**About this exercise:** Here is a block of records. Copy every one of them exactly.

━━ Records for this exercise ━━

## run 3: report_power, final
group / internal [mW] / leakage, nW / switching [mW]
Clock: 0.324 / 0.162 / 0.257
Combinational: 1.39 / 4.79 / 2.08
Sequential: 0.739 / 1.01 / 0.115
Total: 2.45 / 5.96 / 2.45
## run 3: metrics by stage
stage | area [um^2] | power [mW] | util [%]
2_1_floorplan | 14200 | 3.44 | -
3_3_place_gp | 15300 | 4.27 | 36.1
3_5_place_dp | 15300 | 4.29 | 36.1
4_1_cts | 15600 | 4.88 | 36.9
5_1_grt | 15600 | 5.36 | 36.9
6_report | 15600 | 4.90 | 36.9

━━━

**Answer section:**
## run 3: report_power, final
group / internal [mW] / leakage, nW / switching [mW]
Clock: 0.324 / 0.162 / 0.257
Combinational: 1.39 / 4.79 / 2.08
Sequential: 0.739 / 1.01 / 0.115
Total: 2.45 / 5.96 / 2.45
## run 3: metrics by stage
stage | area [um^2] | power [mW] | util [%]
2_1_floorplan | 14200 | 3.44 | -
3_3_place_gp | 15300 | 4.27 | 36.1
3_5_place_dp | 15300 | 4.29 | 36.1
4_1_cts | 15600 | 4.88 | 36.9
5_1_grt | 15600 | 5.36 | 36.9
6_report | 15600 | 4.90 | 36.9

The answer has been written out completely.